One thing about the Mediterranean sun – it doesn't feel as hot as the Australian sun, and this is probably because they've still got some ozone up here. However the whole things works pretty much the same way in that you've got to put ludicrous amounts of suncream on, and of course by the time you feel yourself burning then it's too damn late. And so for Nick and I, it was too damn late. Luckily I only got my lower legs burnt – Nick fell asleep face down on his towel and wound up with a bright red back.
Aside from all that though it was very pleasant, and probably the most “normal” beach experience I've had since I left home.
Not really much to tell about that – it was more one of those “you had to be there” type affairs.
On Friday we went to the highest point in Marseille – the quite imposing Notre Dame de la Garde. Again, I don't know much about the history of the place, but I can say that those Frenchies sure know how to decorate a church ! Aside from being quite one hell of a hike to get up there, it was totally awesome to look at. And the view was nothing short of spectacular. I attempted to take a panoramic photo, but I'm sure it doesn't do the scene any justice.
Now, what's left ? Ah yes, Sunday ! A quick TGV ride and I was back in Paris for lunch. Now I stand by the assertion that France is a land of wide ranging and flavoursome cuisine. But that does not include the awful, bland and overpriced crepe avec jambon et fromage I had at this shabby little cafe across from the Louvre. Sadly I can't warn anyone away from it cos I've forgotten the name. Alas…
I spent most of Sunday trekking around The Louvre, which is of course one of the most famous art galleries in the world. The Louvre is home to an immense number of works of art, the most interesting of which I found to be the quite extensive Egyptian Collection, the Sumerian/Mesopotamian collection (including Hammurabi's Code – an ancient obelisk documenting local laws of the time), and of course the things that all the tourists come to see, like the Venus de Milo and the Mona Lisa.
Sadly I was stymied by low camera batteries and didn't manage to get all the photos I wanted to – I snapped off a few good ones though, such as a shot of one of the rooms housing Egyptian objects – ancient Egyptian artifacts in an ornate French timber veneered room… sort of reminded me of the Chinese restaurant in the Glaswegian Millhouse!
Another thing I failed to immortalise was the sight of a crowd milling 12-deep in front of La Joconde (what the French call Mona Lisa), staring and snapping photo after photo after photo, and all blissfully ignoring the Louvre's request that you do not use flash photography on the Objets'd'Art. The way those idiots were milling around you'd almost think it was the greatest thing ever painted, as opposed to some hyped up, dull toned portrait of a transvestite…

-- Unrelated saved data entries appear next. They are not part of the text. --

==> src/rtl/tlsd_merge.sv <==
// Merging stage: folds the lanes' column into the FNV-1a hash and the
// live count, one cell per cycle. It depends on tlsd_pkg.
module tlsd_merge #(
   parameter int GRID_WIDTH  = tlsd_pkg::GRID_WIDTH_DEF,
   parameter int GRID_HEIGHT = tlsd_pkg::GRID_HEIGHT_DEF
) (
   input  logic                                      clock,
   input  logic                                      reset,
   input  tlsd_pkg::merge_ctrl_type                  ctrl,
   input  logic [GRID_HEIGHT-1:0]                    column,
   output tlsd_pkg::merge_stat_type                  stat,
   output logic [31:0]                               hash,
   output logic [$clog2(GRID_WIDTH*GRID_HEIGHT+1)-1:0] pop
);

   localparam int PW = $clog2(GRID_WIDTH * GRID_HEIGHT + 1);
   localparam int NW = $clog2(GRID_HEIGHT + 1);

   logic [NW-1:0]          cnt_ff;
   logic [GRID_HEIGHT-1:0] shift_ff;
   logic [31:0]            hash_ff;
   logic [31:0]            hash_in;
   logic [PW-1:0]          pop_ff;

   assign hash_in = (hash_ff ^ 32'(shift_ff[0])) * tlsd_pkg::FNV_PRIME;

   always_ff @(posedge clock) begin
      if (reset) begin
         cnt_ff <= '0;
      end else if (ctrl.load) begin
         cnt_ff <= NW'(GRID_HEIGHT);
      end else if (cnt_ff != '0) begin
         cnt_ff <= cnt_ff - NW'(1);
      end
   end

   always_ff @(posedge clock) begin
      if (ctrl.init) begin
         hash_ff <= tlsd_pkg::FNV_BASIS;
         pop_ff  <= '0;
      end else if (ctrl.load) begin
         shift_ff <= column;
      end else if (cnt_ff != '0) begin
         hash_ff  <= hash_in;
         pop_ff   <= pop_ff + PW'(shift_ff[0]);
         shift_ff <= shift_ff >> 1;
      end
   end

   assign stat.busy = (cnt_ff != '0);
   assign hash      = hash_ff;
   assign pop       = pop_ff;

endmodule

My final memories of Paris were that of the sheer LUNACY that is Charles de Gaulle airport, the main airport of the city. It's one of those examples of architecture over function, as thousands of people jostle for precious space in the queues, while people who have made it through travle along travelators encased by glass tubes through this weird central doughnut thing – all very arty, and quite pointless and awful.
Anyway, that's enough bitching – to sum up, my final analysis of my 2 weeks in France:
1) Wow, I spent 2 weeks in France ! I *never* imagined that I'd do that when I was planning to come overseas, and I'm extremely glad I went.
2) France has some of the most beautiful women in the world, and it was no end of frustration that I couldn't communicate with them. I reckon they're as gorgeous as the girls of Adelaide. And *almost* as pretty as a couple of the ones in Perth ! Aaaah Julia, Livia, Francine, Yvanne, Elisa, Charlotte, Audrey, Florence and Delphine – I'll remember you all.
3) Whilst I know that there's lots of other cultures out there, I feel like my eyes have been opened just that little bit wider to have scratched the surface of another one of them.
4) I really should go to the trouble of learning another language properly. Maybe French isn't a bad choice ?
OK, better go now – have to plow through this stack of photos and upload some of them !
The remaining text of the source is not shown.